Scarlet or not, the letter e isn't going anywhere. What's unclear is what is to be done with it. Paul Aiken, executive director of the Authors Guild, says that he feels optimistic about the long-term prospects of e-books, but not the short-term ones. "People haven't shown great interest to read on e-devices," he says. "I think that will change as the technology improves, and as high school and college students graduate." The next generation of readers, Aiken believes, will be more tech-savvy than today's consumers, and more nimble at downloading files and reading on a screen.

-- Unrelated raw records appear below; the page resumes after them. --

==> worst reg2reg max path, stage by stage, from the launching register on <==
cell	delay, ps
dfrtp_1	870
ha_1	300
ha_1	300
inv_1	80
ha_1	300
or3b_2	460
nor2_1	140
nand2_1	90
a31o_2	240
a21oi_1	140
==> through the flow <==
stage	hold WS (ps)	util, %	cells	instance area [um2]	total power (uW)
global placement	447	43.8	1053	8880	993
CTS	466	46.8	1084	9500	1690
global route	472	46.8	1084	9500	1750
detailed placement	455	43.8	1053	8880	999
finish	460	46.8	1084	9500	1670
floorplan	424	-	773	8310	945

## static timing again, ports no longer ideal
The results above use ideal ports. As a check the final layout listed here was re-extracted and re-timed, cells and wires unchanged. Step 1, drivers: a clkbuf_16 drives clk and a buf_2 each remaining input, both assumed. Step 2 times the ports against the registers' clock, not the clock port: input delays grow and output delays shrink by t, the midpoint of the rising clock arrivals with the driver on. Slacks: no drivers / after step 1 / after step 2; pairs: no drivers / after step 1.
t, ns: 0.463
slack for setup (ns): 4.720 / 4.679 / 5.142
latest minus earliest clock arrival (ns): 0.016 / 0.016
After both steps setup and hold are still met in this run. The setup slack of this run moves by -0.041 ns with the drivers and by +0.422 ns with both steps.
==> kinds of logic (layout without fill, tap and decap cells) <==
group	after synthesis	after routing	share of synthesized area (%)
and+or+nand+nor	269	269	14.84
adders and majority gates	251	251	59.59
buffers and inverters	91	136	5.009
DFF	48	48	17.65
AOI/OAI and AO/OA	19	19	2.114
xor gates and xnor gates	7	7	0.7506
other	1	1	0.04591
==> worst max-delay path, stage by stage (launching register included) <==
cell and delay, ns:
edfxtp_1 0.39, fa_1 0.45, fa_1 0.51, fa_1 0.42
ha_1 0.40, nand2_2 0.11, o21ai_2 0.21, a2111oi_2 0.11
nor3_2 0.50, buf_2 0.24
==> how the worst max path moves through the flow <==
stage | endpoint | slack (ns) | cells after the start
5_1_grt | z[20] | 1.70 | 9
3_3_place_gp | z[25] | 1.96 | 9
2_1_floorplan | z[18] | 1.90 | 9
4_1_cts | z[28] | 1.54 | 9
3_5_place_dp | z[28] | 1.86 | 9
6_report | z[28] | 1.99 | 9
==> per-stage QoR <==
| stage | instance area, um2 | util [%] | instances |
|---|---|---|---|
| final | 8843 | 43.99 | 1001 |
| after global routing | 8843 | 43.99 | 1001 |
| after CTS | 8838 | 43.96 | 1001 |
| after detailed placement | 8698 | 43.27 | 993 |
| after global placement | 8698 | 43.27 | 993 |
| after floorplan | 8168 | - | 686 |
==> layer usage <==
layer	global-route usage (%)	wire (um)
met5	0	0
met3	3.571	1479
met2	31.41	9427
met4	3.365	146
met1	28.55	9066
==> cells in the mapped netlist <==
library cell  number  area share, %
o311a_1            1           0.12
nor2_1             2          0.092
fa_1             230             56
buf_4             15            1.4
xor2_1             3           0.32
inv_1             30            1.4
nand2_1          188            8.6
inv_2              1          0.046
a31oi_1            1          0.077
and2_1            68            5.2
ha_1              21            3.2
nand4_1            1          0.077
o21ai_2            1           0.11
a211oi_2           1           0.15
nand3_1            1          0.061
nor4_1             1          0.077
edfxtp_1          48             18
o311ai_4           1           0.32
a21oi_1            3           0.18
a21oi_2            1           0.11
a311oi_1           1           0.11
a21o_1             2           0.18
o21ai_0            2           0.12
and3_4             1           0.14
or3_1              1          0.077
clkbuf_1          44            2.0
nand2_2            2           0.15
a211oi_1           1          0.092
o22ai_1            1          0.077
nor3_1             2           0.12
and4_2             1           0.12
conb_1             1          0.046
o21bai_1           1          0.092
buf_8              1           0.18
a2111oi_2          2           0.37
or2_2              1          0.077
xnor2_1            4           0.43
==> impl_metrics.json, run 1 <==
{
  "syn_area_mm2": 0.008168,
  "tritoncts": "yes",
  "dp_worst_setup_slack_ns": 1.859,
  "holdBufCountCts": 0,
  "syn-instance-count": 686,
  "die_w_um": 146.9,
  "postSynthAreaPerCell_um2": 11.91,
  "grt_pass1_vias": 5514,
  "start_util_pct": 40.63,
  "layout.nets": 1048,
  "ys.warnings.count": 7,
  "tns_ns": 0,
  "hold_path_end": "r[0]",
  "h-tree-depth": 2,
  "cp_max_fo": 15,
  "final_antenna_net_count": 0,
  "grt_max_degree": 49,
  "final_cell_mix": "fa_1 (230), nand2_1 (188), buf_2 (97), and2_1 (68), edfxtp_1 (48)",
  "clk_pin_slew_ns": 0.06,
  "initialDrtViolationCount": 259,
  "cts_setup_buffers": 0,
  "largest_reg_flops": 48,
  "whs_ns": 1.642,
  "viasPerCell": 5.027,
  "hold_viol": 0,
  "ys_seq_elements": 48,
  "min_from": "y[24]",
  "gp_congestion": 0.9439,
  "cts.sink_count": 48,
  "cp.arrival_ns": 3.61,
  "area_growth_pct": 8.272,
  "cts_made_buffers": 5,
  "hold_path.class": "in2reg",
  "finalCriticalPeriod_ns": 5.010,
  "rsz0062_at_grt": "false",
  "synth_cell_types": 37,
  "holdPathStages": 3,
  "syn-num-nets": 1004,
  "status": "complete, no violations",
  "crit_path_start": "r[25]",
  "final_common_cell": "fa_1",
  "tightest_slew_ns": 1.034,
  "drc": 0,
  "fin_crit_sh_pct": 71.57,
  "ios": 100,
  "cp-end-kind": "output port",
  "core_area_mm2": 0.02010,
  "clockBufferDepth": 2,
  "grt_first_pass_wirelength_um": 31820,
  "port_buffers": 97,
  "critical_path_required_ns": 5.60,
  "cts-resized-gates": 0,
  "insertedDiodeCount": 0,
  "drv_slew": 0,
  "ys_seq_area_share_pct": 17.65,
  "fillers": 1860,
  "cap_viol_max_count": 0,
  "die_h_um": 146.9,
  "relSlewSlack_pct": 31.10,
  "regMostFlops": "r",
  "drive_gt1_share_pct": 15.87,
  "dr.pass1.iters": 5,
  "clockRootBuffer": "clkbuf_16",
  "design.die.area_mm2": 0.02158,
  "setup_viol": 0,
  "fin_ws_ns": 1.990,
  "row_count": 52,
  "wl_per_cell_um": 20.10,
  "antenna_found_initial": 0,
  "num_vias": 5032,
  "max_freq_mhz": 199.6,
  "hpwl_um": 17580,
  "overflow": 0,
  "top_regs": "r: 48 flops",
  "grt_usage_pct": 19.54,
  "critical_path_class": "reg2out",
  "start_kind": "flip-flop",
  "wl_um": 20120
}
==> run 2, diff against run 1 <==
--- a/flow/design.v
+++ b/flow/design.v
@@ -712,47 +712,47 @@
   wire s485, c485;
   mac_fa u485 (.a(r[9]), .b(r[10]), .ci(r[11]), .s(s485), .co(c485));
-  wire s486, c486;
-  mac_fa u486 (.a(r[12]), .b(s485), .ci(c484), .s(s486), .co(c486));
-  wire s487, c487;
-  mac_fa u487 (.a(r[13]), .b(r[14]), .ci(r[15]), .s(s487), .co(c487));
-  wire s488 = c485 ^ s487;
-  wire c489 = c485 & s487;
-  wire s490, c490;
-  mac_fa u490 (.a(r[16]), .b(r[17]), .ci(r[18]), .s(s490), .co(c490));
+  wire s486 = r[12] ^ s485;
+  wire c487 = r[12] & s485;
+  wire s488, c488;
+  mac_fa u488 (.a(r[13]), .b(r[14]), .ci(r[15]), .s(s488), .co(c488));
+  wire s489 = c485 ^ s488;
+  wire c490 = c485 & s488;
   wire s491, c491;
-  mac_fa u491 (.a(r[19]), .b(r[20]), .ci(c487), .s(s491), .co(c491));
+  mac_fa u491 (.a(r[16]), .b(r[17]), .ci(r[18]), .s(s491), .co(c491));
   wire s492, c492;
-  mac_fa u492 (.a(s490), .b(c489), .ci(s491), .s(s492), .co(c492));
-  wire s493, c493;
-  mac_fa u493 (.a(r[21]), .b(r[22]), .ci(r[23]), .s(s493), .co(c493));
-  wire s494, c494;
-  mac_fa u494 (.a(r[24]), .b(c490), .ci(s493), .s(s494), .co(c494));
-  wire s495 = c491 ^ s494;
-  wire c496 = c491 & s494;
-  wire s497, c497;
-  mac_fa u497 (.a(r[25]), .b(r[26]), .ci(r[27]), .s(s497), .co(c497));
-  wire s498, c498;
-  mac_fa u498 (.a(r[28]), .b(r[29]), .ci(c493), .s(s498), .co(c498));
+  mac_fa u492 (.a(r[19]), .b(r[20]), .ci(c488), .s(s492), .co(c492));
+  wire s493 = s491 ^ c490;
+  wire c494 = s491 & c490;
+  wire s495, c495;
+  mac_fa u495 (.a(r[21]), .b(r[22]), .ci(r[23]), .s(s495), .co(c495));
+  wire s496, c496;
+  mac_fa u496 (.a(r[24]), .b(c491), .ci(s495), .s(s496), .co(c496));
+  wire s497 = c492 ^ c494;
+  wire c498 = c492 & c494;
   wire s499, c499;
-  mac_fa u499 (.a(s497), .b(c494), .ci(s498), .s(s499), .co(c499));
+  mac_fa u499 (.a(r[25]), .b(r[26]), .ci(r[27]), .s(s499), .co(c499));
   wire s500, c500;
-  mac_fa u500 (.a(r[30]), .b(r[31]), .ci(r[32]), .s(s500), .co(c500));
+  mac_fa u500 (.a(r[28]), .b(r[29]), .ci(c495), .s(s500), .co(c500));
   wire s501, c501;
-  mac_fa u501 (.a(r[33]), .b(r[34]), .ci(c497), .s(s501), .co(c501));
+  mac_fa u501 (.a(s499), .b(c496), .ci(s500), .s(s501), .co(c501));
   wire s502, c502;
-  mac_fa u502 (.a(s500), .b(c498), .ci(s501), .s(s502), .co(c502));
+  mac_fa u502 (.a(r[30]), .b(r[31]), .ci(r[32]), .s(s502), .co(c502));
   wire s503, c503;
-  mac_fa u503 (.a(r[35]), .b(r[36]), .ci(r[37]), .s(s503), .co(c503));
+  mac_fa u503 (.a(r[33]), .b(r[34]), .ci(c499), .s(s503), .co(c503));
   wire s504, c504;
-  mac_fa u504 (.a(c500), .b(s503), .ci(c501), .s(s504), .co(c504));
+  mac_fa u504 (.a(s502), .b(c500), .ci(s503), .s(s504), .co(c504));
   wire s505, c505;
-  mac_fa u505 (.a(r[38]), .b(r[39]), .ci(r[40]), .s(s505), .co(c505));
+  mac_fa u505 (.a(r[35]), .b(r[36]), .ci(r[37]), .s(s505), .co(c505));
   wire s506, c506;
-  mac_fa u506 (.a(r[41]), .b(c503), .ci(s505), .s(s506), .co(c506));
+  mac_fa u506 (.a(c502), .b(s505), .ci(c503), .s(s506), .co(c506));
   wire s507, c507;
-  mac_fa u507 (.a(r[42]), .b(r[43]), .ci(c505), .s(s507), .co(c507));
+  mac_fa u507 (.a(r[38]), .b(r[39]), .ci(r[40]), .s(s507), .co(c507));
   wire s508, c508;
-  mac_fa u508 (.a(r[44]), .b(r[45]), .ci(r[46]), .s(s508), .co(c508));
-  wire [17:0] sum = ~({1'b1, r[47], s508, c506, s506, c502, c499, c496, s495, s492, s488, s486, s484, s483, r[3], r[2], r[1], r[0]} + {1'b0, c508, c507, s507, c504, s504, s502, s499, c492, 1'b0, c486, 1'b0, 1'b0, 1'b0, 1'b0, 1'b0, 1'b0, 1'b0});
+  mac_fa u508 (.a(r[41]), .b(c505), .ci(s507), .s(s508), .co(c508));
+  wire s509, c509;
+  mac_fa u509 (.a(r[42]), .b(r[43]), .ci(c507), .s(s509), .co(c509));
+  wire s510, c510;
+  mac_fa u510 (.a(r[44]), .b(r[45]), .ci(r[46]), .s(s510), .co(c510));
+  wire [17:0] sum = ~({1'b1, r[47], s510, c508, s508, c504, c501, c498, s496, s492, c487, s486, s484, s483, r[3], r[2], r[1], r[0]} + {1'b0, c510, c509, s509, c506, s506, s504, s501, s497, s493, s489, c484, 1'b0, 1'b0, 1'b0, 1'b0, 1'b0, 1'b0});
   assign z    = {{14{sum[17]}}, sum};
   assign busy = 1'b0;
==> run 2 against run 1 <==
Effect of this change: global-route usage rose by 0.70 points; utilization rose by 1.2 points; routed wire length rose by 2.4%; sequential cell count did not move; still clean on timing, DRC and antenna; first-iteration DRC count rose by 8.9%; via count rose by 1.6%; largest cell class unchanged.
Context: an optimization exercise on an open-source flow, tuned for small area. The choices shown serve that exercise and are no tape-out recipe.
In this exercise RTL edits were held to simulation tests only and were not proved equivalent to the original.
The clock port is modelled as an ideal driver; clocking choices that lean on that would not hold on a real chip.
Power figures rest on the tool's default switching activity, not on a simulated workload.

== run A ==
// uart
module uart (
    input  wire       clk,
    input  wire       rst,
    input  wire [7:0] pc_in_t,
    input  wire       wr_en,
    input  wire       start_tx,
    output wire [7:0] pc_out_r,
    output wire       tx,
    input  wire       rx,
    output wire       rx_done
);
clock: 10.0 ns
lec_check: 0
cap_margin: 20
core_margin: 2
core_utilization: 60
cts_buf_list: sky130_fd_sc_hd__clkbuf_8
cts_cluster_diameter: 100
cts_cluster_size: 30
slew_margin: 20
standard.sh (not shown) runs the stock make flow with config.mk's settings and CLKGATE_MAP_FILE= SYNTH_SCRIPT=/design/flow/synth_recipe.tcl, a recipe that flattens the netlist after the stock synthesis.
==> flow/flow/run.sh <==
#!/bin/bash
# Own layout flow: the standard ORFS flow (standard.sh) with
#  - synthesis mapped by an area-oriented ABC script (flow/area.abc) and
#    without Yosys's separate adder mapping, so ABC maps the adders too;
#    registers come out of the same Yosys steps as the standard synthesis;
#  - input/output ports buffered with buf_1 cells.
# Each tool's output goes to a log file of its own in the work folder.
set -euo pipefail
W=$(pwd)
export MY_ABC_SCRIPT=$W/flow/area.abc
make -C "$FLOW_HOME" DESIGN_CONFIG="$W/config.mk" WORK_HOME="$W/orfs" CLKGATE_MAP_FILE= \
    SYNTH_SCRIPT="$W/flow/synth.tcl" ADDER_MAP_FILE= synth > "$W/synth.log" 2>&1
export BUFFER_PORTS_ARGS="-buffer_cell sky130_fd_sc_hd__buf_1"
bash standard.sh > "$W/layout.log" 2>&1
==> flow/flow/area.abc <==
strash
&get -n
&fraig -x
&put
scorr
dc2
strash
&get -n
&dch -f
&nf -p -R 1000 -a
&put
strash
&get -n
&dch -f
&nf -p -R 1000 -a
&put
==> flow/flow/synth.tcl <==
# The standard synthesis script (synth_recipe.tcl) with one change: the ABC
# call in ORFS's synth.tcl uses the area-oriented script in $MY_ABC_SCRIPT.
proc synth {args} { yosys synth -nofsm -noshare {*}$args }
set fh [open $::env(SCRIPTS_DIR)/synth.tcl]; set src [read $fh]; close $fh
set call {log_cmd abc {*}$abc_args}
if {[string first $call $src] < 0} { error "ABC call not found in synth.tcl" }
set src [string map [list $call {log_cmd abc {*}[lreplace $abc_args 1 1 $::env(MY_ABC_SCRIPT)]}] $src]
eval $src
# left out here: clear keep_hierarchy, flatten, clean up, hide names made inside functions, write 1_2_yosys.v
Run A ended with every stage complete and zero timing, DRC or antenna violations.
Changes in run B relative to run A:
- swapping sky130_fd_sc_hd__clkbuf_8 for sky130_fd_sc_hd__clkbuf_4 sky130_fd_sc_hd__clkbuf_8 in CTS_BUF_LIST
- swapping 30 for 20 in CTS_CLUSTER_SIZE
- clearing CTS_CLUSTER_DIAMETER, which used to be 100
==> run summary <==
Between run B and run A, the non-clock buffer share of cell area does not differ in any meaningful way.
On setup slack, run B and run A are neck and neck.
Between run B and run A, the minimum clock period figures differ only marginally.
Run B ran to completion and came out clean on the timing, design-rule and antenna checks.
On power consumed by combinational cells, run B tracks run A almost exactly.
| utilization | lower: run A |
The standard cells in run B occupy more silicon area than those in run A do.
[inputs] run C vs run B
- CORE_UTILIZATION: 60 -> 70
- CTS_CLUSTER_SIZE: 20 -> unset
- CTS_BUF_LIST: sky130_fd_sc_hd__clkbuf_4 sky130_fd_sc_hd__clkbuf_8 -> unset
--- a/flow/flow/run.sh
+++ b/flow/flow/run.sh
@@ -5,3 +5,4 @@
 #    registers come out of the same Yosys steps as the standard synthesis;
-#  - input/output ports buffered with buf_1 cells.
+#  - input/output ports buffered with buf_1 cells;
+#  - clock tree options from flow/cts.args (no dummy loads).
 # Each tool's output goes to a log file of its own in the work folder.
@@ -13,2 +14,7 @@
 export BUFFER_PORTS_ARGS="-buffer_cell sky130_fd_sc_hd__buf_1"
+# clock_tree_synthesis arguments, if flow/cts.args gives them
+if [[ -f "$W/flow/cts.args" ]]; then
+    CTS_ARGS=$(cat "$W/flow/cts.args")
+    export CTS_ARGS
+fi
 bash standard.sh > "$W/layout.log" 2>&1
==> flow/flow/cts.args (new file) <==
-sink_clustering_enable -repair_clock_nets -dont_use_dummy_load -buf_list sky130_fd_sc_hd__clkbuf_8
--- outcome ---
Sort run B and run C by clock share of power desc -> top: run B
Changes observed in run C relative to run B: die area decreased 1600 µm²; fraction of area in non-clock buffers increased 0.54 points; placed cell area essentially unchanged.
What run D does differently from run C at the input level:
- CORE_UTILIZATION now 80, was 70
==> run summary <==
Run D | stages: all done | timing, DRC, antenna: all pass. The core of run D is more densely filled than that of run C. Relative to run C, slew of the pin with the lowest slew margin has increased by 0.064 ns in run D. Between run C and run D, share of total power in combinational logic is higher for run D, run C comes in under that. Re synthesized instance count: no difference whatsoever between run D and run C.

[port drivers added, routing unchanged]
The results above use ideal ports. As a check the final layouts listed here were re-extracted and re-timed, cells and wires unchanged.
Step 1 assumes that a clkbuf_16 drives the clock port and a buf_2 every other input.
Step 2 moves the port delays by t, midway between the first and last clock arrival at a register: inputs arrive t later, outputs are due t later. That takes back most of the time a late clock gives input paths.
Three values: ideal, step 1, step 2; two values: the first two.
| run | shift t [ns] | setup slack, ns | worst register clock-pin slew, ns | worst data-port slew with drivers (ns) | pins driven straight from the clock port |
|---|---|---|---|---|---|
| run A | 0.486 | 6.133 / 6.098 / 5.949 | 0.09 / 0.09 | 0.03 | 1 |
| run B | 0.481 | 6.136 / 6.101 / 5.951 | 0.09 / 0.09 | 0.03 | 1 |
| run C | 0.469 | 6.136 / 6.104 / 5.788 | 0.10 / 0.10 | 0.04 | 1 |
| run D | 0.470 | 6.071 / 6.036 / 5.781 | 0.09 / 0.09 | 0.03 | 1 |
After both steps setup and hold are still met in every run listed. For run C, which loses most, drivers alone change the setup slack by -0.032 ns; drivers and shift together by -0.348 ns.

Currently, many companies provide e-book software and reading devices, including Adobe Acrobat, Microsoft, Palm Digital Media, Gemstar eBook (formerly the Rocket eBook), and Franklin Electronic Publishers. (At the Frankfurt Book Fair, Jerome Rubin, founder of Lexis-Nexis and chairman of E Ink Corporation, spoke of new screens currently in development by E Ink that will reportedly look like paper.) While software is usually free, devices are not; Gemstar eBook, for example, sells one version for $149.99, another for $399.99. And publishers and distributors don't all release their books in the same format, so it remains up to consumers to properly equip themselves in order to download books. For some, this makes an already daunting digital realm even more intimidating; it also means that a book compatible with a specific software may be read on the computer screen but not on a reading device, and vice versa. Fictionwise.com credits its success partially to the fact that it enables customers to download e-books in multiple formats.

Legal questions are also an important factor in the e-publishing equation, particularly those concerning copyright. In 1998 Congress passed the Digital Millennium Copyright Act, spun from the World Intellectual Property Organization (WIPO) Copyright Treaty, to update U.S. copyright law for the digital age. On September 20, 2001, at the Second International Conference on Electronic Commerce and Intellectual Property, Patricia Schroeder, president and CEO of the Association of American Publishers, stressed the importance of protecting digital content. "Publishers are really investment bankers in copyright, and investment bankers must be sure their investments are secure," she said. "Publishers and authors alone cannot protect their content in the global environment of the Internet. They need the support of the international legal framework that WIPO is creating, and their own government's help to enforce the international protocols." Chief among her concerns were the ubiquitous attitude that e-content should be free, the vulnerability of digital work to hacking, and the ease with which electronic files can be sent to millions of nonpaying users without a publisher's or author's knowledge.

Another legal red flag is the lack of industry standardization. For example, in May 2001, the Authors Guild warned its members of unfair provisions in the iPublish e-book contracts, including low royalty rates, no advance payment for e-books, an exclusivity option for Time Warner to publish the work in print form but to pay no more than a $5,000 advance against royalties, and control of the author's next work. Worst of all, the Guild warned, was that writers automatically agreed to these terms merely by submitting their work. Though iPublish has since shut down, the Authors Guild's Aiken advises, "Since writers usually don't receive an advance for an e-book, they should only grant the publisher the e-book rights. They should also receive proper royalty statements and be able to get out of the contract at will. And they shouldn't relinquish rights to their next work."

For now, electronic publishing has some glitches to work out, not the least of which is the lackluster response from the paying public. In time it may prove to be a viable medium, but until then the letter e may have to stand for eventual.

Dalia Sofer is a freelance writer who lives in New York City.